Computational Modeling of Nitric Oxide Bioavailability in Hemolytic Anemias.

Intravascular hemoglobin (Hb) scavenges nitric oxide (NO), which decreases the availability of endothelial-derived NO, thereby reducing smooth muscle relaxation. Under normal conditions, there are various mechanisms that limit consumption of NO by Hb in vivo including

1. a physical barrier to NO diffusion across the red blood cell (RBC) membrane,

2. an unstirred layer creating a concentration gradient in NO outside the RBC, and

3. and a cell-free zone between the endothelium where NO is made and the location of the RBCs.

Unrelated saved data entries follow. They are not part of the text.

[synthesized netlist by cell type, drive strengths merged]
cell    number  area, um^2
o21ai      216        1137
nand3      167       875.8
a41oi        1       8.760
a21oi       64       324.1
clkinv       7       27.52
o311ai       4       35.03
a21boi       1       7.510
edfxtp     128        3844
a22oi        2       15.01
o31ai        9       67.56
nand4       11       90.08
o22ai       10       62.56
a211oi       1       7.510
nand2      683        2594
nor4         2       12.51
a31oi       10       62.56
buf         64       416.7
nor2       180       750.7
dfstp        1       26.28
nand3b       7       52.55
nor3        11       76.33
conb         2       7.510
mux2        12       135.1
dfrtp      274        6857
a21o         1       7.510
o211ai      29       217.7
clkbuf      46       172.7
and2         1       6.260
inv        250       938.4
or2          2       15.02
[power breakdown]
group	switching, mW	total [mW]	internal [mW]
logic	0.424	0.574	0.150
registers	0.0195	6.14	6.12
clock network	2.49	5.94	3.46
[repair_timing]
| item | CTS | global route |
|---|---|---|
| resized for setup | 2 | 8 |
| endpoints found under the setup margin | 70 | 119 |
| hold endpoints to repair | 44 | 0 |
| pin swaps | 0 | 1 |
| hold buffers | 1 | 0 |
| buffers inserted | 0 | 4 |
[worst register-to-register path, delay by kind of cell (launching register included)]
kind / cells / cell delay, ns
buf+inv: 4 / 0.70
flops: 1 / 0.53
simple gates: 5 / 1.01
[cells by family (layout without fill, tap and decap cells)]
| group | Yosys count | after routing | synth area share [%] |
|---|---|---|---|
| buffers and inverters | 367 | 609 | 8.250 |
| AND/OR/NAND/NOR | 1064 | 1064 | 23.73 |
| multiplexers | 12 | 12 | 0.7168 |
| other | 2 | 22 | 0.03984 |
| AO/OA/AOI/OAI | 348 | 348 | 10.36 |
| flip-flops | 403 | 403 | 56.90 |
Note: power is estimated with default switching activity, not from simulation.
==> config.mk <==
export PLATFORM = sky130hd
export DESIGN_NAME = hswc_halt_stop_ctrl
export DESIGN_NICKNAME = d
export VERILOG_FILES = /design/src/logic/hswc_pkg.sv /design/src/logic/hswc_halt_stop_ctrl.sv /design/src/logic/hswc_req_flag.sv /design/src/logic/hswc_debounce.sv
export SDC_FILE = /design/constraint.sdc
export NUM_CORES = 1
export LEC_CHECK = 0
export BUFFER_PORTS_ARGS = -buffer_cell sky130_fd_sc_hd__buf_4
export CAP_MARGIN = 20
export CORE_ASPECT_RATIO = 1.75
export CORE_UTILIZATION = 44
export DETAILED_ROUTE_END_ITERATION = 16
export PLACE_DENSITY = 0.77
export RECOVER_POWER = 100
export SYNTH_ARGS = -nofsm -noshare
export SYNTH_HDL_FRONTEND = slang
export SYNTH_SLANG_ARGS = --single-unit
==> constraint.sdc <==
create_clock -name CLK_IN -period 1.2 [get_ports CLK_IN]
set_input_delay 0.06 -clock CLK_IN [delete_from_list [all_inputs] [get_ports CLK_IN]]
set_output_delay 0.06 -clock CLK_IN [all_outputs]
set_load 0.01 [all_outputs]
==> src/logic/hswc_pkg.sv <==
/*
  hswc_pkg: constants, states and carrier types of the halt/stop wake control.
  Assumes one system clock; every command is a one-cycle pulse from the sequencer.
*/
package hswc_pkg;

  // port A wake pins
  localparam int PA_W = 4;
  // debounce length of the port A chatter filter, in clock cycles
  localparam int DEBOUNCE_CYC = 8;

  // halt request / interrupt index: port, pre-divider, timer two, rfc finish
  localparam logic [1:0] IDX_PORT = 2'h0;
  localparam logic [1:0] IDX_PREDIV = 2'h1;
  localparam logic [1:0] IDX_TIMER2 = 2'h2;
  localparam logic [1:0] IDX_RFC = 2'h3;

  // halt_wake_enables bit positions
  localparam int HEN_PREDIV = 0;
  localparam int HEN_TIMER2 = 1;
  localparam int HEN_RFC = 2;

  // values after reset
  localparam logic PORT_CHG_RST = 1'b0;
  localparam logic [2:0] HALT_EN_RST = 3'h0;
  localparam logic [3:0] IRQ_EN_RST = 4'h0;
  localparam logic STOP_EN_RST = 1'b0;

  // interrupt vectors
  localparam logic [7:0] VEC_PORT = 8'h14;
  localparam logic [7:0] VEC_PREDIV = 8'h1C;
  localparam logic [7:0] VEC_TIMER2 = 8'h20;
  localparam logic [7:0] VEC_RFC = 8'h28;
  localparam logic [7:0] VEC_NONE = 8'h00;

  typedef enum logic [1:0] {
    ST_RUN,
    ST_HALT,
    ST_STOP,
    ST_STOP_HALT
  } hswc_state_t;

  typedef struct packed {
    logic halt;
    logic stop;
    logic cfg_port_wr;
    logic cfg_port_data;
    logic halt_en_wr;
    logic [2:0] halt_en_data;
    logic irq_en_wr;
    logic [3:0] irq_en_data;
    logic stop_en_wr;
    logic stop_en_data;
    logic req_clr;
    logic [3:0] req_clr_mask;
    logic irq_ack;
    logic [1:0] irq_ack_sel;
    logic ret;
  } hswc_cmd_t;

  typedef struct packed {
    logic prediv_ovf;
    logic timer2_ufl;
    logic rfc_finish;
  } hswc_src_t;

endpackage

==> src/logic/hswc_halt_stop_ctrl.sv <==
/*
  hswc_halt_stop_ctrl: halt and stop entry, wake gating and interrupt enables.
  Assumes the sequencer gives one command pulse at a time in CMD_IN and that
  wake sources and pins are synchronous to CLK_IN.
*/
`timescale 1ns/1ps
module hswc_halt_stop_ctrl #(
  parameter int PA_W = hswc_pkg::PA_W,
  parameter int DEBOUNCE_CYC = hswc_pkg::DEBOUNCE_CYC
) (
  // clock and reset
  input wire logic CLK_IN,
  input wire logic RESETN_IN,
  // sequencer commands
  input wire hswc_pkg::hswc_cmd_t CMD_IN,
  // wake sources
  input wire hswc_pkg::hswc_src_t SRC_IN,
  input wire logic [PA_W-1:0] PORT_A_WAKE_PINS_IN,
  input wire logic [PA_W-1:0] PORT_A_INPUT_MODE_IN,
  // operating mode
  output logic FETCH_EN_OUT,
  output logic CLK_RUN_OUT,
  output logic DISP_LOW_OUT,
  output logic HALT_OUT,
  output logic STOP_OUT,
  // interrupts
  output logic [3:0] IRQ_REQ_OUT,
  output logic [7:0] IRQ_VECTOR_OUT,
  // status
  output logic PORT_START_FLAG_OUT,
  output logic STOP_WAKE_FLAG_OUT,
  output logic PORT_STOP_REQ_OUT,
  output logic [3:0] HALT_REQ_OUT
);

  hswc_pkg::hswc_state_t state_reg;
  hswc_pkg::hswc_state_t state_next;
  logic port_chg_en_reg;
  logic [2:0] halt_en_reg;
  logic [3:0] irq_en_reg;
  logic stop_en_reg;
  logic port_stop_req_reg;
  logic stop_wake_flag_reg;
  logic port_start_flag_reg;
  logic port_irq_inh_reg;
  logic resume_stop_reg;
  logic [3:0] irq_req_reg;
  logic [7:0] vec_reg;
  logic fetch_reg;
  logic clk_run_reg;
  logic disp_low_reg;
  logic halt_reg;
  logic stop_reg;
  logic [PA_W-1:0] pins_in_mode;
  logic pin_or;
  logic [PA_W-1:0] dbc_stable;
  logic dbc_change;
  logic psf_set;
  logic src_live;
  logic [3:0] hrf_set;
  logic [3:0] hrf_clr;
  logic [3:0] hrf_q;
  logic [3:0] irq_req_c;
  logic hr_pending;

  function automatic logic [3:0] f_dec(input logic [1:0] sel);
    f_dec = 4'h1 << sel;
  endfunction

  // fixed order: pre-divider, timer two, rfc, port
  function automatic logic [7:0] f_vec(input logic [3:0] req);
    if (req[hswc_pkg::IDX_PREDIV]) begin
      f_vec = hswc_pkg::VEC_PREDIV;
    end else if (req[hswc_pkg::IDX_TIMER2]) begin
      f_vec = hswc_pkg::VEC_TIMER2;
    end else if (req[hswc_pkg::IDX_RFC]) begin
      f_vec = hswc_pkg::VEC_RFC;
    end else if (req[hswc_pkg::IDX_PORT]) begin
      f_vec = hswc_pkg::VEC_PORT;
    end else begin
      f_vec = hswc_pkg::VEC_NONE;
    end
  endfunction

  assign pins_in_mode = PORT_A_WAKE_PINS_IN & PORT_A_INPUT_MODE_IN;
  assign pin_or = |pins_in_mode;
  // every function is frozen in stop, so sources cannot fire there
  assign src_live = (state_reg != hswc_pkg::ST_STOP);

  // the filter runs in halt too, only stop holds it
  hswc_debounce #(
    .W(PA_W),
    .CNT(DEBOUNCE_CYC)
  ) u_debounce (
    .clk_in(CLK_IN),
    .rstn_in(RESETN_IN),
    .hold_in(state_reg == hswc_pkg::ST_STOP),
    .pins_in(pins_in_mode),
    .stable_out(dbc_stable),
    .change_out(dbc_change)
  );

  assign psf_set = port_chg_en_reg & dbc_change;

  assign hrf_set = {SRC_IN.rfc_finish & src_live,
                    SRC_IN.timer2_ufl & src_live,
                    SRC_IN.prediv_ovf & src_live,
                    psf_set};
  assign hrf_clr = (CMD_IN.req_clr ? CMD_IN.req_clr_mask : 4'h0)
                 | (CMD_IN.irq_ack ? f_dec(CMD_IN.irq_ack_sel) : 4'h0);

  hswc_req_flag #(
    .W(4)
  ) u_halt_req (
    .clk_in(CLK_IN),
    .rstn_in(RESETN_IN),
    .set_in(hrf_set),
    .clr_in(hrf_clr),
    .flag_out(hrf_q)
  );

  assign hr_pending = port_start_flag_reg
                    | (hrf_q[hswc_pkg::IDX_PREDIV] & halt_en_reg[hswc_pkg::HEN_PREDIV])
                    | (hrf_q[hswc_pkg::IDX_TIMER2] & halt_en_reg[hswc_pkg::HEN_TIMER2])
                    | (hrf_q[hswc_pkg::IDX_RFC] & halt_en_reg[hswc_pkg::HEN_RFC]);

  assign irq_req_c = hrf_q & irq_en_reg
                   & {3'h7, ~port_irq_inh_reg};

  // configuration registers written by the sequencer
  always_ff @(posedge CLK_IN or negedge RESETN_IN) begin
    if (!RESETN_IN) begin
      port_chg_en_reg <= hswc_pkg::PORT_CHG_RST;
      halt_en_reg <= hswc_pkg::HALT_EN_RST;
      stop_en_reg <= hswc_pkg::STOP_EN_RST;
    end else begin
      if (CMD_IN.cfg_port_wr) begin
        port_chg_en_reg <= CMD_IN.cfg_port_data;
      end
      if (CMD_IN.halt_en_wr) begin
        halt_en_reg <= CMD_IN.halt_en_data;
      end
      if (CMD_IN.stop_en_wr) begin
        stop_en_reg <= CMD_IN.stop_en_data;
      end
    end
  end

  // acceptance clears every enable, even one written in the same cycle
  always_ff @(posedge CLK_IN or negedge RESETN_IN) begin
    if (!RESETN_IN) begin
      irq_en_reg <= hswc_pkg::IRQ_EN_RST;
    end else if (CMD_IN.irq_ack) begin
      irq_en_reg <= 4'h0;
    end else if (CMD_IN.irq_en_wr) begin
      irq_en_reg <= CMD_IN.irq_en_data;
    end
  end

  // port wake flags
  always_ff @(posedge CLK_IN or negedge RESETN_IN) begin
    if (!RESETN_IN) begin
      port_stop_req_reg <= 1'b0;
      stop_wake_flag_reg <= 1'b0;
      port_start_flag_reg <= 1'b0;
      port_irq_inh_reg <= 1'b0;
    end else begin
      if (pin_or) begin
        port_stop_req_reg <= 1'b1;
      end else if (CMD_IN.req_clr && CMD_IN.req_clr_mask[hswc_pkg::IDX_PORT]) begin
        port_stop_req_reg <= 1'b0;
      end
      if (state_reg == hswc_pkg::ST_STOP && pin_or && stop_en_reg) begin
        stop_wake_flag_reg <= 1'b1;
      end else if (CMD_IN.req_clr && CMD_IN.req_clr_mask[hswc_pkg::IDX_PORT]) begin
        stop_wake_flag_reg <= 1'b0;
      end
      if (psf_set) begin
        port_start_flag_reg <= 1'b1;
      end else if (CMD_IN.cfg_port_wr) begin
        port_start_flag_reg <= 1'b0;
      end
      if (CMD_IN.irq_ack && CMD_IN.irq_ack_sel == hswc_pkg::IDX_PORT) begin
        port_irq_inh_reg <= 1'b1;
      end else if (CMD_IN.cfg_port_wr) begin
        port_irq_inh_reg <= 1'b0;
      end
    end
  end

  // mode sequencing
  always_comb begin
    state_next = state_reg;
    case (state_reg)
      hswc_pkg::ST_RUN: begin
        if (CMD_IN.ret && resume_stop_reg) begin
          state_next = hswc_pkg::ST_STOP;
        end else if (CMD_IN.stop) begin
          if (pin_or) begin
            state_next = hswc_pkg::ST_RUN;
          end else if (stop_en_reg && port_stop_req_reg) begin
            state_next = hswc_pkg::ST_STOP_HALT;
          end else begin
            state_next = hswc_pkg::ST_STOP;
          end
        end else if (CMD_IN.halt && !hr_pending) begin
          state_next = hswc_pkg::ST_HALT;
        end
      end
      hswc_pkg::ST_HALT: begin
        if (hr_pending || CMD_IN.irq_ack) begin
          state_next = hswc_pkg::ST_RUN;
        end
      end
      hswc_pkg::ST_STOP: begin
        if (stop_en_reg && pin_or) begin
          state_next = hswc_pkg::ST_STOP_HALT;
        end
      end
      hswc_pkg::ST_STOP_HALT: begin
        if (hr_pending || CMD_IN.irq_ack) begin
          state_next = hswc_pkg::ST_RUN;
        end else if (!pin_or) begin
          state_next = hswc_pkg::ST_STOP;
        end
      end
      default: begin
        state_next = hswc_pkg::ST_RUN;
      end
    endcase
  end

  always_ff @(posedge CLK_IN or negedge RESETN_IN) begin
    if (!RESETN_IN) begin
      state_reg <= hswc_pkg::ST_RUN;
    end else begin
      state_reg <= state_next;
    end
  end

  // remembers that a service began in the stop-born halt
  always_ff @(posedge CLK_IN or negedge RESETN_IN) begin
    if (!RESETN_IN) begin
      resume_stop_reg <= 1'b0;
    end else if (state_reg == hswc_pkg::ST_STOP_HALT && CMD_IN.irq_ack) begin
      resume_stop_reg <= 1'b1;
    end else if (state_reg == hswc_pkg::ST_RUN && CMD_IN.ret) begin
      resume_stop_reg <= 1'b0;
    end
  end

  // mode outputs follow the next state so they line up with state_reg
  always_ff @(posedge CLK_IN or negedge RESETN_IN) begin
    if (!RESETN_IN) begin
      fetch_reg <= 1'b1;
      clk_run_reg <= 1'b1;
      disp_low_reg <= 1'b0;
      halt_reg <= 1'b0;
      stop_reg <= 1'b0;
    end else begin
      fetch_reg <= (state_next == hswc_pkg::ST_RUN);
      clk_run_reg <= (state_next != hswc_pkg::ST_STOP);
      disp_low_reg <= (state_next == hswc_pkg::ST_STOP);
      halt_reg <= (state_next == hswc_pkg::ST_HALT)
                || (state_next == hswc_pkg::ST_STOP_HALT);
      stop_reg <= (state_next == hswc_pkg::ST_STOP);
    end
  end

  // an acceptance drops requests at once so the sequencer never sees it twice
  always_ff @(posedge CLK_IN or negedge RESETN_IN) begin
    if (!RESETN_IN) begin
      irq_req_reg <= 4'h0;
      vec_reg <= hswc_pkg::VEC_NONE;
    end else if (CMD_IN.irq_ack) begin
      irq_req_reg <= 4'h0;
      vec_reg <= hswc_pkg::VEC_NONE;
    end else begin
      irq_req_reg <= irq_req_c;
      vec_reg <= f_vec(irq_req_c);
    end
  end

  assign FETCH_EN_OUT = fetch_reg;
  assign CLK_RUN_OUT = clk_run_reg;
  assign DISP_LOW_OUT = disp_low_reg;
  assign HALT_OUT = halt_reg;
  assign STOP_OUT = stop_reg;
  assign IRQ_REQ_OUT = irq_req_reg;
  assign IRQ_VECTOR_OUT = vec_reg;
  assign PORT_START_FLAG_OUT = port_start_flag_reg;
  assign STOP_WAKE_FLAG_OUT = stop_wake_flag_reg;
  assign PORT_STOP_REQ_OUT = port_stop_req_reg;
  assign HALT_REQ_OUT = hrf_q;
endmodule // hswc_halt_stop_ctrl

==> src/logic/hswc_req_flag.sv <==
/*
  hswc_req_flag: a vector of sticky request flags, set wins over clear.
  Assumes set and clear are one-cycle pulses in the system clock domain.
*/
`timescale 1ns/1ps
module hswc_req_flag #(
  parameter int W = 4
) (
  // clock and reset
  input wire logic clk_in,
  input wire logic rstn_in,
  // set and clear
  input wire logic [W-1:0] set_in,
  input wire logic [W-1:0] clr_in,
  // flags
  output logic [W-1:0] flag_out
);

  // a request landing on its own clear cycle is kept
  always_ff @(posedge clk_in or negedge rstn_in) begin
    if (!rstn_in) begin
      flag_out <= '0;
    end else begin
      flag_out <= set_in | (flag_out & ~clr_in);
    end
  end
endmodule // hswc_req_flag

==> src/logic/hswc_debounce.sv <==
/*
  hswc_debounce: chatter filter for the port A wake pins.
  Assumes pins are synchronous; hold_in freezes it while clocks are stopped.
*/
`timescale 1ns/1ps
module hswc_debounce #(
  parameter int W = 4,
  parameter int CNT = 8
) (
  // clock and reset
  input wire logic clk_in,
  input wire logic rstn_in,
  // control and pins
  input wire logic hold_in,
  input wire logic [W-1:0] pins_in,
  // filtered result
  output logic [W-1:0] stable_out,
  output logic change_out
);

  localparam int CW = $clog2(CNT) + 1;

  logic [CW-1:0] cnt_reg;

  // a pin must differ from the accepted value for CNT cycles to count
  always_ff @(posedge clk_in or negedge rstn_in) begin
    if (!rstn_in) begin
      cnt_reg <= '0;
      stable_out <= '0;
      change_out <= 1'b0;
    end else if (hold_in || pins_in == stable_out) begin
      cnt_reg <= '0;
      change_out <= 1'b0;
    end else if (cnt_reg == CW'(CNT - 1)) begin
      cnt_reg <= '0;
      stable_out <= pins_in;
      change_out <= 1'b1;
    end else begin
      cnt_reg <= cnt_reg + 1'b1;
      change_out <= 1'b0;
    end
  end
endmodule // hswc_debounce

==> impl_metrics.tcl, run 1 <==
set metrics [dict create \
    status "finished with violations" \
    violations "negative setup slack" \
    grt_pass1_vias 1618 \
    clk_latency_ns 0.29 \
    rows 30 \
    critical_path_buf_inv_count 0 \
    clock_path_buffers 2 \
    clkSlewWorstSetupHoldPaths_ns 0.08 \
    max_stage_delay_ns 0.39 \
    r2r_end "u_debounce.stable_out[1]" \
    ys_seq_area_share_pct 56.3 \
    syn_inst 158 \
    multiInputGateArea_um2 764 \
    crit_cells 4 \
    register_area_um2 1000 \
    area_growth_pct 42.1 \
    start_util_pct 46.1 \
    leakagePower_nw 1.24 \
    worstPathMaxFanout 5 \
    io_pins 61 \
    path_delay_family "compound AO/OA/AOI/OAI gates" \
    grt_pass1_wl_mm 6.85 \
    fin_cells 293 \
    grt_util_all_layers_pct 21.3 \
    final_common_cell "buf_4" \
    cp-end-kind "register" \
    max_freq_mhz 733 \
    nFillCells 334 \
    ir_drop_mv 1.20 \
    pre_cts_ws_ns -0.147 \
    drcViolationCount 0 \
    layout_common_cells "buf_4 (43), dfrtp_1 (38), clkbuf_1 (25), nand2_1 (20), dlygate4sd3_1 (11)" \
    required_ns 1.42 \
    hold_slack_ns 0.00455 \
    drive_gt1_share_pct 32.7 \
    slew-limit-headroom_pct 35.9 \
    ff2ff_path_depth 4 \
    die_h_um 86.2 \
    synth_edf_count 0 \
    numCtsBuffers 5 \
    post-route-period-util_pct 114 \
    cts_tree "done" \
    total_power_mw 4.56 \
    die-width_um 50.1 \
    min_period_ns 1.36 \
    place_congestion 0.742 \
    min_path_type "in2reg" \
    num_antenna_cells 0 \
    hold_depth 2 \
    ant_nets 0 \
    synth-main-ff-cell "dfrtp_1" \
    cp.arrival_ns 1.58 \
    maxCapViolations 0 \
    die-area_um2 4320 \
    ctsHtreeMaxLevel 2 \
    avgSynthCellArea_um2 11.3 \
    hold_viol_final 0 \
    nets 282 \
    synth_seq_cells 40 \
    rsz0062_at_grt "true" \
    synthDistinctLibCells 41 \
    syn_area_um2 1780 \
    cts.sinks 40 \
    skew_ns 0.00574 \
    worst_slack_ns -0.165 \
    wl_per_cell_um 14.2 \
    dr.pass1.iters 4 \
    grt_start_max_net_pins 41 \
    route.vias.total 1508 \
    synthArstFlopShare_pct 100 \
    r2r_slack_ns -0.16 \
    cp-start-kind "register" \
    powerDensity_nw_per_um2 1800 \
    numPortBuffers 56 \
    synth_warnings 0 \
    drv_slew 0 \
    hold_start "CMD_IN[16]" \
    dp.cells 274 \
    hpwl_mm 3.03 \
    globalRouteOverflowTotal 0 \
    coreArea_um2 3870 \
    rr_startpoint "u_debounce.stable_out[3]" \
    crit_chain "and3_1, o22a_2, a21oi_4, mux2i_1" \
    cts_root_buffer "clkbuf_8" \
    viasPerCell 5.15 \
    detail_route.iter0.violations 49 \
    routed_wirelength_mm 4.18 \
    worstHoldEndpoint "halt_en_reg[0]" \
    grt_antenna_before_repair 0 \
    finalSetupViolCount 11 \
    crit_type "reg2reg" \
    tightestPinTransition_ns 0.961 \
    cp_slowest_cell "dfrtp_1" \
]
[cells in the mapped netlist (2+ instances only)]
cell | count | area [um2]
and3b_1 | 3 | 26.3
nand2b_1 | 2 | 12.5
a31oi_1 | 2 | 12.5
nand3b_1 | 2 | 15.0
a211o_1 | 2 | 17.5
clkbuf_1 | 2 | 7.51
mux2_2 | 4 | 45.0
o21ai_0 | 3 | 15.0
nand2_1 | 21 | 78.8
nor2_1 | 7 | 26.3
buf_4 | 6 | 45.0
and3_1 | 4 | 25.0
inv_1 | 8 | 30.0
and2_1 | 2 | 12.5
a21oi_1 | 9 | 45.0
a22oi_4 | 2 | 42.5
nand3_1 | 7 | 35.0
dfrtp_1 | 38 | 951
mux2i_1 | 8 | 80.1
o22a_1 | 2 | 17.5
dfstp_2 | 2 | 52.6
a32o_1 | 3 | 30.0
[cell families (layout without fill, tap and decap cells)]
group                      Yosys count  after routing  share of synthesized area, %
and+or+nand+nor                     57             57                          16.7
buffers and inverters               16            100                          4.63
other                                1              4                         0.210
xor gates and xnor gates             1              1                         0.492
DFF                                 40             40                          56.3
adders and majority gates            1              1                         0.702
muxes                               12             12                          7.02
AOI/OAI and AO/OA                   30             30                          13.9
[final cells by class]
cell class	count	share of cell area (%)
flip-flops and latches	40	39.6
multi-input cells	105	30.2
repair buffers	84	22.4
clock buffers	6	2.87
well taps	48	2.37
clock inverters	2	1.38
inverters	8	1.19
[metrics by stage]
step | util [%] | area, um2 | setup TNS, ns
2_1_floorplan | - | 1820 | -0.249
5_1_grt | 65.5 | 2530 | -3.89
4_1_cts | 67.3 | 2600 | -1.06
3_5_place_dp | 61.3 | 2370 | -1.12
3_3_place_gp | 61.3 | 2370 | -0.741
6_report | 65.5 | 2530 | -1.10
[layer usage]
| layer | vias up | global-route usage (%) | part of all wire, % |
|---|---|---|---|
| met5 | - | 0 | 0 |
| met4 | 0 | 7.27 | 1.1 |
| met3 | 5 | 5.26 | 5.8 |
| met2 | 59 | 41.1 | 56 |
| met1 | 730 | 21.2 | 37 |
| li1 | 714 | - | - |
[worst max path at each step]
stage                             startpoint                        to
floorplan             u_halt_req.flag_out[2]                  STOP_OUT
global placement              halt_en_reg[1]              FETCH_EN_OUT
detailed placement  u_debounce.stable_out[3]  u_debounce.stable_out[3]
CTS                 u_debounce.stable_out[3]  u_debounce.stable_out[3]
global route          u_halt_req.flag_out[2]                  STOP_OUT
finish              u_debounce.stable_out[3]  u_debounce.stable_out[1]
[worst reg2reg max path: stages, from the launching register on]
cell	delay, ns
dfrtp_1	0.39
and3_1	0.15
o22a_2	0.27
a21oi_4	0.26
mux2i_1	0.21
[power breakdown]
part	switching, mW	internal, mW	leakage (nW)
Combinational	0.800	0.776	0.685
Clock	0.451	0.617	0.0552
Sequential	0.207	1.71	0.503
[repair_timing]
action / in CTS / in global routing
pin swaps: 5 / 7
hold endpoints to repair: 49 / 0
hold buffers: 11 / 0
endpoints found under the setup margin: 14 / 17
gates resized for setup: 3 / 9
setup buffers: 0 / 1
(Power assumes the default switching activity.)
==> run 2: changes to the inputs <==
- CORE_UTILIZATION: 44 -> 29
- PLACE_DENSITY: 0.77 -> 0.56
- RECOVER_POWER: 100 -> default
==> run 2 against run 1 <==
Net effect:
- the flow still finishes with violations (negative setup slack)
- sequential share of layout area fell by 2.0 points
- flip-flop and latch count did not move
- clock skew is 0.0058 ns higher
- via count down 2.3%
- power rose by 3.5%
- sequential power about the same
- critical path depth down 1
- design area is 5.4% higher
- combinational power increased by 22%
- critical endpoint is now STOP_OUT
- largest cell class unchanged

However, in hemolytic conditions, these mechanisms can be compromised, leading to reduced levels of NO reaching the smooth muscle cells to cause vasodilation. Although it is generally accepted that cell-free Hb scavenges NO more effectively than Hb encapsulated in the red blood cell (RBC), some do not believe that the low concentrations of cell-free Hb that are present in hemolytic conditions, such as sickle cell disease, can impact NO bioavailability in the presence of the large amounts of RBC encapsulated Hb (about 10 mM in heme) present in vivo. We have performed computational modeling looking at the effects of cell-free Hb on NO bioavailability within blood vessels. We have found that concentrations of cell-free Hb as low as one micromolar significantly reduces the availability of NO. Thus, 0.01% hemolysis has a significant affect on steady state NO levels. Extravasation of cell-free Hb into the interstitial space of as low as one micromolar further reduces the bioavailability of NO. At low hematocrit values, cell-free Hb scavenging of NO was found to be more efficient than at high hematocrit values. We have also found that the effect of RBC membrane permeability diminishes at cell-free Hb concentrations of only four micromolar and above. These theoretical results support experimental evidence indicating that cell-free Hb contributes to the pathology of hemolytic diseases. Supported by NIH grant RG0489.